## PROBLEM DETAILS
A single figure is required: the number of lines below in which the word "unsigned" occurs.

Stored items
File: src/rtl/core/lrdc_pkg.sv
// ----------------------------------------------------------------------------
// Log record deframer package
// Shared types, result kinds, error codes and the byte-wide CRC-32 update.
// ----------------------------------------------------------------------------
package lrdc_pkg;

    localparam int unsigned HdrBytes   = 23;
    localparam int unsigned CrcBytes   = 4;
    localparam logic [31:0] CrcPoly    = 32'hEDB88320;
    localparam logic [31:0] AllOnes    = 32'hFFFFFFFF;
    localparam logic [20:0] LimitReset = 21'(1024 * 1024);
    localparam int unsigned QueueDepth = 4;

    localparam logic [1:0] KIND_PAYLOAD = 2'd0;
    localparam logic [1:0] KIND_ACCEPT  = 2'd1;
    localparam logic [1:0] KIND_REJECT  = 2'd2;
    localparam logic [1:0] KIND_EOL     = 2'd3;

    localparam logic [2:0] ERR_NONE     = 3'd0;
    localparam logic [2:0] ERR_MAGIC    = 3'd1;
    localparam logic [2:0] ERR_LENGTH   = 3'd2;
    localparam logic [2:0] ERR_CRC      = 3'd3;
    localparam logic [2:0] ERR_TRUNC    = 3'd4;

    localparam logic CFG_MAGIC = 1'b0;
    localparam logic CFG_LIMIT = 1'b1;

    // One result word: kind, payload byte, header fields, error, count, last.
    typedef struct packed {
        logic        last;
        logic [31:0] accepted_count;
        logic [2:0]  error_code;
        logic [20:0] payload_length;
        logic [31:0] object_number;
        logic [15:0] object_kind;
        logic [7:0]  op_code;
        logic [63:0] tx_id;
        logic [7:0]  payload_byte;
        logic [1:0]  kind;
    } t_result;

    // Classified input byte with the up to three results it causes.
    typedef struct packed {
        logic [1:0] count;
        t_result    r0;
        t_result    r1;
        t_result    r2;
    } t_entry;

    function automatic logic [31:0] crc_byte(input logic [31:0] c_in,
                                             input logic [7:0]  b);
        logic [31:0] c;
        c = c_in ^ {24'd0, b};
        for (int j = 0; j < 8; j++) begin
            c = (c >> 1) ^ (CrcPoly & {32{c[0]}});
        end
        return c;
    endfunction

endpackage

File: src/rtl/core/lrdc_front.sv
// ----------------------------------------------------------------------------
// Log record deframer front end
// Parses headers, runs the CRCs and builds the results each byte causes.
// ----------------------------------------------------------------------------
module lrdc_front (
    input  logic              i_clk,
    input  logic              i_rst_n,
    input  logic              i_cfg_we,
    input  logic              i_cfg_idx,
    input  logic [31:0]       i_cfg_data,
    input  logic              i_valid,
    input  logic [7:0]        i_byte,
    input  logic              i_eol,
    output lrdc_pkg::t_entry  o_entry
);
    import lrdc_pkg::*;

    typedef enum logic [2:0] {
        PH_HEADER  = 3'b001,
        PH_PAYLOAD = 3'b010,
        PH_CHECK   = 3'b100
    } t_phase;

    logic [31:0] r_magic_cfg;
    logic [20:0] r_limit;
    t_phase      r_phase, n_phase;
    logic [20:0] r_idx, n_idx;
    logic [31:0] r_hmagic, n_hmagic;
    logic [63:0] r_tx, n_tx;
    logic [7:0]  r_op, n_op;
    logic [15:0] r_okind, n_okind;
    logic [31:0] r_onum, n_onum;
    logic [31:0] r_len, n_len;
    logic [31:0] r_hcrc, n_hcrc;
    logic [31:0] r_pcrc, n_pcrc;
    logic [31:0] r_scrc, n_scrc;
    logic [31:0] r_count, n_count;
    logic        r_halted, n_halted;

    t_result     res [3];
    logic [1:0]  cnt;
    logic [31:0] calc;
    logic [4:0]  hi;

    function automatic t_result mk(input logic [1:0] k, input logic [7:0] pb,
                                   input logic [2:0] e, input logic [63:0] tx,
                                   input logic [7:0] op, input logic [15:0] ok,
                                   input logic [31:0] on, input logic [31:0] ln,
                                   input logic [31:0] ac);
        t_result r;
        logic    rec;
        rec = (k != KIND_EOL);
        r.kind           = k;
        r.payload_byte   = pb;
        r.tx_id          = rec ? tx : 64'd0;
        r.op_code        = rec ? op : 8'd0;
        r.object_kind    = rec ? ok : 16'd0;
        r.object_number  = rec ? on : 32'd0;
        r.payload_length = rec ? ln[20:0] : 21'd0;
        r.error_code     = e;
        r.accepted_count = ac;
        r.last           = 1'b0;
        return r;
    endfunction

    always_comb begin
        n_phase = r_phase;   n_idx = r_idx;     n_hmagic = r_hmagic;
        n_tx = r_tx;         n_op = r_op;       n_okind = r_okind;
        n_onum = r_onum;     n_len = r_len;     n_hcrc = r_hcrc;
        n_pcrc = r_pcrc;     n_scrc = r_scrc;   n_count = r_count;
        n_halted = r_halted;
        cnt = 2'd0;
        res[0] = '0; res[1] = '0; res[2] = '0;
        calc = '0;
        hi = r_idx[4:0];
        if (!r_halted) begin
            unique case (r_phase)
                PH_HEADER: begin
                    if (r_idx == 21'd0) begin
                        n_hmagic = '0; n_tx = '0; n_op = '0; n_okind = '0;
                        n_onum = '0; n_len = '0; n_hcrc = AllOnes;
                        n_pcrc = AllOnes; n_scrc = '0;
                    end
                    n_hcrc = crc_byte(n_hcrc, i_byte);
                    if (hi < 5'd4)       n_hmagic[8*hi[1:0] +: 8] = i_byte;
                    else if (hi < 5'd12) n_tx[8*(3'(hi - 5'd4)) +: 8] = i_byte;
                    else if (hi == 5'd12) n_op = i_byte;
                    else if (hi < 5'd15) n_okind[8*(1'(hi - 5'd13)) +: 8] = i_byte;
                    else if (hi < 5'd19) n_onum[8*(2'(hi - 5'd15)) +: 8] = i_byte;
                    else                 n_len[8*(2'(hi - 5'd19)) +: 8] = i_byte;
                    n_idx = r_idx + 21'd1;
                    if (n_idx >= 21'(HdrBytes)) begin
                        n_idx = '0;
                        if (n_hmagic != r_magic_cfg) begin
                            res[0] = mk(KIND_REJECT, 8'd0, ERR_MAGIC, n_tx, n_op,
                                        n_okind, n_onum, n_len, n_count);
                            cnt = 2'd1; n_halted = 1'b1;
                        end else if (n_len > {11'd0, r_limit}) begin
                            res[0] = mk(KIND_REJECT, 8'd0, ERR_LENGTH, n_tx, n_op,
                                        n_okind, n_onum, n_len, n_count);
                            cnt = 2'd1; n_halted = 1'b1;
                        end else begin
                            n_phase = (n_len != 32'd0) ? PH_PAYLOAD : PH_CHECK;
                        end
                    end
                end
                PH_PAYLOAD: begin
                    n_pcrc = crc_byte(r_pcrc, i_byte);
                    res[0] = mk(KIND_PAYLOAD, i_byte, ERR_NONE, r_tx, r_op,
                                r_okind, r_onum, r_len, r_count);
                    cnt = 2'd1;
                    n_idx = r_idx + 21'd1;
                    if ({11'd0, n_idx} >= r_len) begin
                        n_idx = '0; n_phase = PH_CHECK;
                    end
                end
                PH_CHECK: begin
                    n_scrc[8*r_idx[1:0] +: 8] = i_byte;
                    n_idx = r_idx + 21'd1;
                    if (n_idx >= 21'(CrcBytes)) begin
                        n_idx = '0; n_phase = PH_HEADER;
                        calc = ~r_hcrc ^ ((r_len != 32'd0) ? ~r_pcrc : 32'd0);
                        if (calc == n_scrc) begin
                            n_count = r_count + 32'd1;
                            res[0] = mk(KIND_ACCEPT, 8'd0, ERR_NONE, r_tx, r_op,
                                        r_okind, r_onum, r_len, n_count);
                        end else begin
                            res[0] = mk(KIND_REJECT, 8'd0, ERR_CRC, r_tx, r_op,
                                        r_okind, r_onum, r_len, r_count);
                            n_halted = 1'b1;
                        end
                        cnt = 2'd1;
                    end
                end
                default: n_phase = PH_HEADER;
            endcase
        end
        if (i_eol) begin
            if (!n_halted && (n_phase != PH_HEADER || n_idx != 21'd0)) begin
                res[cnt] = mk(KIND_REJECT, 8'd0, ERR_TRUNC, n_tx, n_op,
                              n_okind, n_onum, n_len, n_count);
                cnt = cnt + 2'd1;
            end
            res[cnt] = mk(KIND_EOL, 8'd0, ERR_NONE, '0, '0, '0, '0, '0, n_count);
            cnt = cnt + 2'd1;
            n_phase = PH_HEADER; n_idx = '0; n_hmagic = '0; n_tx = '0;
            n_op = '0; n_okind = '0; n_onum = '0; n_len = '0;
            n_hcrc = AllOnes; n_pcrc = AllOnes; n_scrc = '0;
            n_count = '0; n_halted = 1'b0;
        end
        if (cnt != 2'd0) res[cnt - 2'd1].last = 1'b1;
        o_entry.count = cnt;
        o_entry.r0 = res[0];
        o_entry.r1 = res[1];
        o_entry.r2 = res[2];
    end

    always_ff @(posedge i_clk) begin
        if (!i_rst_n) begin
            r_magic_cfg <= '0;
            r_limit     <= LimitReset;
        end else if (i_cfg_we) begin
            if (i_cfg_idx == CFG_MAGIC) r_magic_cfg <= i_cfg_data;
            else                        r_limit     <= i_cfg_data[20:0];
        end
    end

    always_ff @(posedge i_clk) begin
        if (!i_rst_n) begin
            r_phase <= PH_HEADER; r_idx <= '0; r_hmagic <= '0; r_tx <= '0;
            r_op <= '0; r_okind <= '0; r_onum <= '0; r_len <= '0;
            r_hcrc <= AllOnes; r_pcrc <= AllOnes; r_scrc <= '0;
            r_count <= '0; r_halted <= 1'b0;
        end else if (i_valid) begin
            r_phase <= n_phase; r_idx <= n_idx; r_hmagic <= n_hmagic;
            r_tx <= n_tx; r_op <= n_op; r_okind <= n_okind; r_onum <= n_onum;
            r_len <= n_len; r_hcrc <= n_hcrc; r_pcrc <= n_pcrc;
            r_scrc <= n_scrc; r_count <= n_count; r_halted <= n_halted;
        end
    end

endmodule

## ANSWER SECTION
3